_The records:_
⁂

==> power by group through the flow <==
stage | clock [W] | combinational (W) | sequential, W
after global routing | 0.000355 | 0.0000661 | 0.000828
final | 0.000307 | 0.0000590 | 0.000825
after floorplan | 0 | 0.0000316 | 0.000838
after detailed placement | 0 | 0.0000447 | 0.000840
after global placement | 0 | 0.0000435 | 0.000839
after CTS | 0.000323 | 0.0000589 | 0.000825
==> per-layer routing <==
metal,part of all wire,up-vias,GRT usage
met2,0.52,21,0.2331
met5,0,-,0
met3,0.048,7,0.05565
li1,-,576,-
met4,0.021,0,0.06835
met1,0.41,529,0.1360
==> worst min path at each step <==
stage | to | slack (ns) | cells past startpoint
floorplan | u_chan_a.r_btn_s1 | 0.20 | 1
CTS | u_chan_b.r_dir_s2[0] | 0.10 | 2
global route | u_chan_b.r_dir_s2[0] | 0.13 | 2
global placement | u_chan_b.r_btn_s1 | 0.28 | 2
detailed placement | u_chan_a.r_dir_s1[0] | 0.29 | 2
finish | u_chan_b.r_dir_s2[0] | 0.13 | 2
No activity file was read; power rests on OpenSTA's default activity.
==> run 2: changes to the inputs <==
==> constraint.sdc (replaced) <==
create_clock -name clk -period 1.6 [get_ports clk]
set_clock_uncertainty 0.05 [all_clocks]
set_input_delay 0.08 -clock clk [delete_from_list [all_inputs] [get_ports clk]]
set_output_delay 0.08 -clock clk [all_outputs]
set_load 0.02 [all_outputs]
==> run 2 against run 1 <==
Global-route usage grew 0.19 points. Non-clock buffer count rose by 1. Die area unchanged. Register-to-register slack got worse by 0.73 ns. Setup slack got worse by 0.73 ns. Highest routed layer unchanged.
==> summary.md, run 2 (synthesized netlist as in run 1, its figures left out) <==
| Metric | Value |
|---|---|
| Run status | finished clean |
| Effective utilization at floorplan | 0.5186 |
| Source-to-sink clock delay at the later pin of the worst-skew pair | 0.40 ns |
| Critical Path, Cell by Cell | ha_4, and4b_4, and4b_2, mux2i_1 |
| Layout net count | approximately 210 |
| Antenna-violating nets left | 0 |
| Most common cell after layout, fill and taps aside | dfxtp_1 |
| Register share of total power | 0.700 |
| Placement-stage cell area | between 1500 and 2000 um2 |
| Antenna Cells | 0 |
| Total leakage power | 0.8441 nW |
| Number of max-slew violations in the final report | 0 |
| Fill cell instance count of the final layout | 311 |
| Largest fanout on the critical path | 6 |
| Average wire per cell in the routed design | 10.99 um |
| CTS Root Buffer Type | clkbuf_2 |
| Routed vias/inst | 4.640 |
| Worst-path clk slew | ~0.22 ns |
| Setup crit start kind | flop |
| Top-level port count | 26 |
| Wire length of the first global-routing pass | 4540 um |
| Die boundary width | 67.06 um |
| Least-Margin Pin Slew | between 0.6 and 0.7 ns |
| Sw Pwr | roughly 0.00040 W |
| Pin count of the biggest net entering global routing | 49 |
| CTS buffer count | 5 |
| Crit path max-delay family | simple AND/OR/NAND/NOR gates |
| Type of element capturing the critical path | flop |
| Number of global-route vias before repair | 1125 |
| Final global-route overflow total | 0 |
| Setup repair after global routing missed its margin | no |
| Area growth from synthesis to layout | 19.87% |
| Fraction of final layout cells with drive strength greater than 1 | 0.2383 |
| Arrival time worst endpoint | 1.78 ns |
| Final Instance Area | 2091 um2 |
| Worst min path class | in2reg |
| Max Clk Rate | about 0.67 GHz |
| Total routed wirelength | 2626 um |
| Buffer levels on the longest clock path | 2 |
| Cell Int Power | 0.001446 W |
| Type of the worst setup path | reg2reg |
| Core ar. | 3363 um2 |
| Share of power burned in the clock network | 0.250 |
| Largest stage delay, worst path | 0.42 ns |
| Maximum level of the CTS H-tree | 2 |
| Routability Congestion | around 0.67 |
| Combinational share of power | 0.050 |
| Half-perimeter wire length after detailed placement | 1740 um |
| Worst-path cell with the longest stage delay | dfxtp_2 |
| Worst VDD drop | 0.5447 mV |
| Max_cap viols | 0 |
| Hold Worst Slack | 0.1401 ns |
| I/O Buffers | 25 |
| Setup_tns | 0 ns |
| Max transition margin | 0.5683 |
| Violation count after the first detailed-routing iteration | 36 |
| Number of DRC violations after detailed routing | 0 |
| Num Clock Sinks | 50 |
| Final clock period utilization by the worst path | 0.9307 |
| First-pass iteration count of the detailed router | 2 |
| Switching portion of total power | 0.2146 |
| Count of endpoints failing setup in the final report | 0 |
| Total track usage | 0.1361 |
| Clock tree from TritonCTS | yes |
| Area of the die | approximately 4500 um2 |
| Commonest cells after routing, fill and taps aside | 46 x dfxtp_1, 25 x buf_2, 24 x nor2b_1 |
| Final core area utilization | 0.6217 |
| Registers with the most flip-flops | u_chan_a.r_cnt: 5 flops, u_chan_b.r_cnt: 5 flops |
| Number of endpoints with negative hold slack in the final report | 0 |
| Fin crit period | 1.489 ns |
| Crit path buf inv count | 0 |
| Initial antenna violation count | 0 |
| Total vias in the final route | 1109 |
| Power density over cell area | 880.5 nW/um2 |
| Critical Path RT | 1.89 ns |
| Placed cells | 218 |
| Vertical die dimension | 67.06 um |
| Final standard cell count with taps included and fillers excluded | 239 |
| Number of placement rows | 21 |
==> config.mk <==
export PLATFORM = sky130hd
export DESIGN_NAME = i2c_slave_target
export DESIGN_NICKNAME = d
export VERILOG_FILES = /design/src/rtl/i2c_slave_target.sv
export SDC_FILE = /design/constraint.sdc
export NUM_CORES = 1
export LEC_CHECK = 0
export BUFFER_PORTS_ARGS = -buffer_cell sky130_fd_sc_hd__buf_2
export CAP_MARGIN = 20
export CORE_MARGIN = 2
export CORE_UTILIZATION = 35
export CTS_CLUSTER_SIZE = 20
export DETAILED_ROUTE_END_ITERATION = 6
export GPL_TIMING_DRIVEN = 0
export HOLD_SLACK_MARGIN = 0.1
export PLACE_DENSITY = 0.61
export SLEW_MARGIN = 30
export SYNTH_ARGS = -nofsm -noshare
export SYNTH_HDL_FRONTEND = slang
export SYNTH_SLANG_ARGS = --single-unit
==> constraint.sdc <==
create_clock -name clk -period 2.65 [get_ports clk]
set_input_delay 0.6625 -clock clk [delete_from_list [all_inputs] [get_ports clk]]
set_output_delay 0.6625 -clock clk [all_outputs]
set_load 0.1 [all_outputs]
File: src/rtl/apb_master.sv
// APB master bridge: turns single CPU requests into APB
// SETUP/ACCESS transfers with a bounded wait-state timeout.
module apb_master #(
    parameter int BUS_WIDTH = 16,
    parameter int TIMEOUT   = 255
) (
    input  logic                 clk,
    input  logic                 reset,
    input  logic [BUS_WIDTH-1:0] S_MEM_ADDR,
    input  logic [BUS_WIDTH-1:0] S_MEM_IN,
    input  logic                 S_MEM_WE,
    input  logic                 S_REQ,
    output logic [BUS_WIDTH-1:0] S_MEM_OUT,
    output logic                 S_ACK,
    output logic                 S_MEM_BUSY,
    output logic                 S_ERR,
    output logic [BUS_WIDTH-1:0] M_PADDR,
    output logic                 M_PWRITE,
    output logic                 M_PSELx,
    output logic                 M_PENABLE,
    output logic [BUS_WIDTH-1:0] M_PWDATA,
    input  logic [BUS_WIDTH-1:0] M_PRDATA,
    input  logic                 M_PREADY
);

    typedef enum logic [1:0] {IDLE, SETUP, ACCESS, RESP} state_t;

    localparam logic [7:0] TMO = 8'(TIMEOUT);

    state_t               state_q, state_d;
    logic [7:0]           wait_q, wait_d;
    logic [BUS_WIDTH-1:0] addr_q, addr_d;
    logic [BUS_WIDTH-1:0] wdata_q, wdata_d;
    logic [BUS_WIDTH-1:0] rdata_q, rdata_d;
    logic                 write_q, write_d;
    logic                 sel_q, sel_d;
    logic                 en_q, en_d;
    logic                 ack_q, ack_d;
    logic                 err_q, err_d;
    logic                 busy_q, busy_d;

    always_comb begin
        state_d = state_q;
        wait_d  = wait_q;
        addr_d  = addr_q;
        wdata_d = wdata_q;
        rdata_d = rdata_q;
        write_d = write_q;
        sel_d   = 1'b0;
        en_d    = 1'b0;
        ack_d   = 1'b0;
        err_d   = 1'b0;
        unique case (state_q)
            IDLE: begin
                if (S_REQ) begin
                    state_d = SETUP;
                    wait_d  = '0;
                    addr_d  = S_MEM_ADDR;
                    wdata_d = S_MEM_IN;
                    write_d = S_MEM_WE;
                    sel_d   = 1'b1;
                end
            end
            SETUP: begin
                state_d = ACCESS;
                sel_d   = 1'b1;
                en_d    = 1'b1;
            end
            ACCESS: begin
                // A ready on the final allowed cycle still wins.
                if (M_PREADY) begin
                    state_d = RESP;
                    ack_d   = 1'b1;
                    if (!write_q) rdata_d = M_PRDATA;
                end else if (wait_q == TMO) begin
                    state_d = RESP;
                    ack_d   = 1'b1;
                    err_d   = 1'b1;
                    rdata_d = '0;
                end else begin
                    wait_d = wait_q + 8'd1;
                    sel_d  = 1'b1;
                    en_d   = 1'b1;
                end
            end
            RESP: begin
                state_d = IDLE;
            end
            default: begin
                state_d = IDLE;
            end
        endcase
        busy_d = (state_d != IDLE);
    end

    always_ff @(posedge clk) begin
        if (reset) begin
            state_q <= IDLE;
            wait_q  <= '0;
            addr_q  <= '0;
            wdata_q <= '0;
            rdata_q <= '0;
            write_q <= 1'b0;
            sel_q   <= 1'b0;
            en_q    <= 1'b0;
            ack_q   <= 1'b0;
            err_q   <= 1'b0;
            busy_q  <= 1'b0;
        end else begin
            state_q <= state_d;
            wait_q  <= wait_d;
            addr_q  <= addr_d;
            wdata_q <= wdata_d;
            rdata_q <= rdata_d;
            write_q <= write_d;
            sel_q   <= sel_d;
            en_q    <= en_d;
            ack_q   <= ack_d;
            err_q   <= err_d;
            busy_q  <= busy_d;
        end
    end

    assign S_MEM_OUT  = rdata_q;
    assign S_ACK      = ack_q;
    assign S_MEM_BUSY = busy_q;
    assign S_ERR      = err_q;
    assign M_PADDR    = addr_q;
    assign M_PWRITE   = write_q;
    assign M_PSELx    = sel_q;
    assign M_PENABLE  = en_q;
    assign M_PWDATA   = wdata_q;

endmodule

⁂

_Assignment:_ Print again the lines of the entries above that fall between the line holding "slack in the final report | 0 |" and the line holding "excluded | 239 |", inclusive, exactly as they stand.

_Exercise response:_
| Number of endpoints with negative hold slack in the final report | 0 |
| Fin crit period | 1.489 ns |
| Crit path buf inv count | 0 |
| Initial antenna violation count | 0 |
| Total vias in the final route | 1109 |
| Power density over cell area | 880.5 nW/um2 |
| Critical Path RT | 1.89 ns |
| Placed cells | 218 |
| Vertical die dimension | 67.06 um |
| Final standard cell count with taps included and fillers excluded | 239 |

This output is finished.